Entonces
ocurrió lo
inesperado. Mi mami, haciendo a un lado su papel rector, se convirtió en cómplice. Después de varios días de mantener bajo resguardo
los acordeones y mi violín, y
custodiar con celo el piano, nos citó para proponernos un plan de rescate de nuestros
instrumentos.
–Se acerca el día del cumpleaños de su papá –nos recordó –¿porqué no preparan un programa con sus melodías favoritas? Tal vez así los perdone y les de una
nueva oportunidad.
Emocionados
con la idea, aceptamos el reto. Ella nos advirtió que tendríamos que hacerlo mientras mi papi estuviera fuera de
casa. Que ella estaría
alerta para avisarnos cuando llegara y debíamos esconder las partituras e instrumentos muy rápidamente para que él no se diera cuenta.
La
primera sesión para llevar
a cabo el plan también
incluyó la
participación de mi
mami. Sólo ella
podía
revelarnos las melodías que
más
gustaban a mi papi. "Dos arbolitos", "Farolito" y
"Simplemente una vez" fueron las elegidas para el acordeón y "Serenata" de
Schubert sería la
interpretación de mi
hermano mayor y yo, en un dúo de piano y violín. Misteriosamente, la maestra volvió a casa con las partituras
necesarias e iniciamos las prácticas con sigilo y contando con la complicidad de mi
mami.
Aquella
rutina de supervisión al estilo
Gestapo
quedó
eclipsada por tardes de prácticas que incluían el palomear en el estómago que sólo una travesura oculta puede generar. Las carreras y
prisas para esconder los instrumentos, cuando mi mami lanzaba el aviso de
alarma por la llegada de mi papi, añadían una emoción infantil inolvidable.
El 28
de agosto, el repertorio estaba listo para el sorpresivo estreno. Mi mami,
encargada de propiciar el momento, logró que mi papi se sentara en la sala para vernos
desfilar con el acordeón colgado
hasta sentarnos frente al atril donde descansaban las notas de las melodías favoritas de mi padre.
Al
terminar el recital de cumpleaños, los hijos esperábamos con aprehensión el veredicto final. ¿Obtendríamos el perdón y con él nuestros instrumentos? ¿O se agregaría a la sentencia una
consecuencia mayor por desobedecer la orden de no volver a tocarlos?
Ahora
que soy madre y abuela, puedo imaginar el deleite que habrán vivido mis padres con aquel
engaño.
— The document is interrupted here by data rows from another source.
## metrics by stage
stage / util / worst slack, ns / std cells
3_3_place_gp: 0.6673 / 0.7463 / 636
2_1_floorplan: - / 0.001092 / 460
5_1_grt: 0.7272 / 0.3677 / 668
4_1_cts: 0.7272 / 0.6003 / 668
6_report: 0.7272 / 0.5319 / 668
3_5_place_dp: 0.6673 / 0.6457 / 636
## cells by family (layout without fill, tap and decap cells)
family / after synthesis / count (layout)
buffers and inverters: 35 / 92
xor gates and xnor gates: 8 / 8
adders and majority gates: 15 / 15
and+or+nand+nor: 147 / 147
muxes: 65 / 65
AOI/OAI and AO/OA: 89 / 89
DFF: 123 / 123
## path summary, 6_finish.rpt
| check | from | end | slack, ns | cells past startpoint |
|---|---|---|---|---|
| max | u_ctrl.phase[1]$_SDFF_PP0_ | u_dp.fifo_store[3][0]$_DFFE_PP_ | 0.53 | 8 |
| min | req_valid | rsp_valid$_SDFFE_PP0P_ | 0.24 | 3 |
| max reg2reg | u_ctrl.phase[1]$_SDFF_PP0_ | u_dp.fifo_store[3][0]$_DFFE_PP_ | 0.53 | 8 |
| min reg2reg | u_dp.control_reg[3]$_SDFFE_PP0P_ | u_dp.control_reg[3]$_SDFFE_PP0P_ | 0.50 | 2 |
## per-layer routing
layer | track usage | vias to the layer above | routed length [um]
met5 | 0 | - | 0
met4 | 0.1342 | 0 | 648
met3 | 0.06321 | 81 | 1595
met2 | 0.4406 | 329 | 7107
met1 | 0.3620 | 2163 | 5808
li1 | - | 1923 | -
Y
descubro, al recordar el rostro de mi papi, sus gestos de sorpresa fingida y su
expresión
indecisa –al
final de nuestra ejecución– antes de pronunciar la
sentencia final.
Esa
tarde de agosto, hubo aplausos de mi papi y lágrimas felices de mi mami, corazones satisfechos de
nosotros –los niños –, y una meta cumplida: Los
instrumentos musicales recibieron el indulto.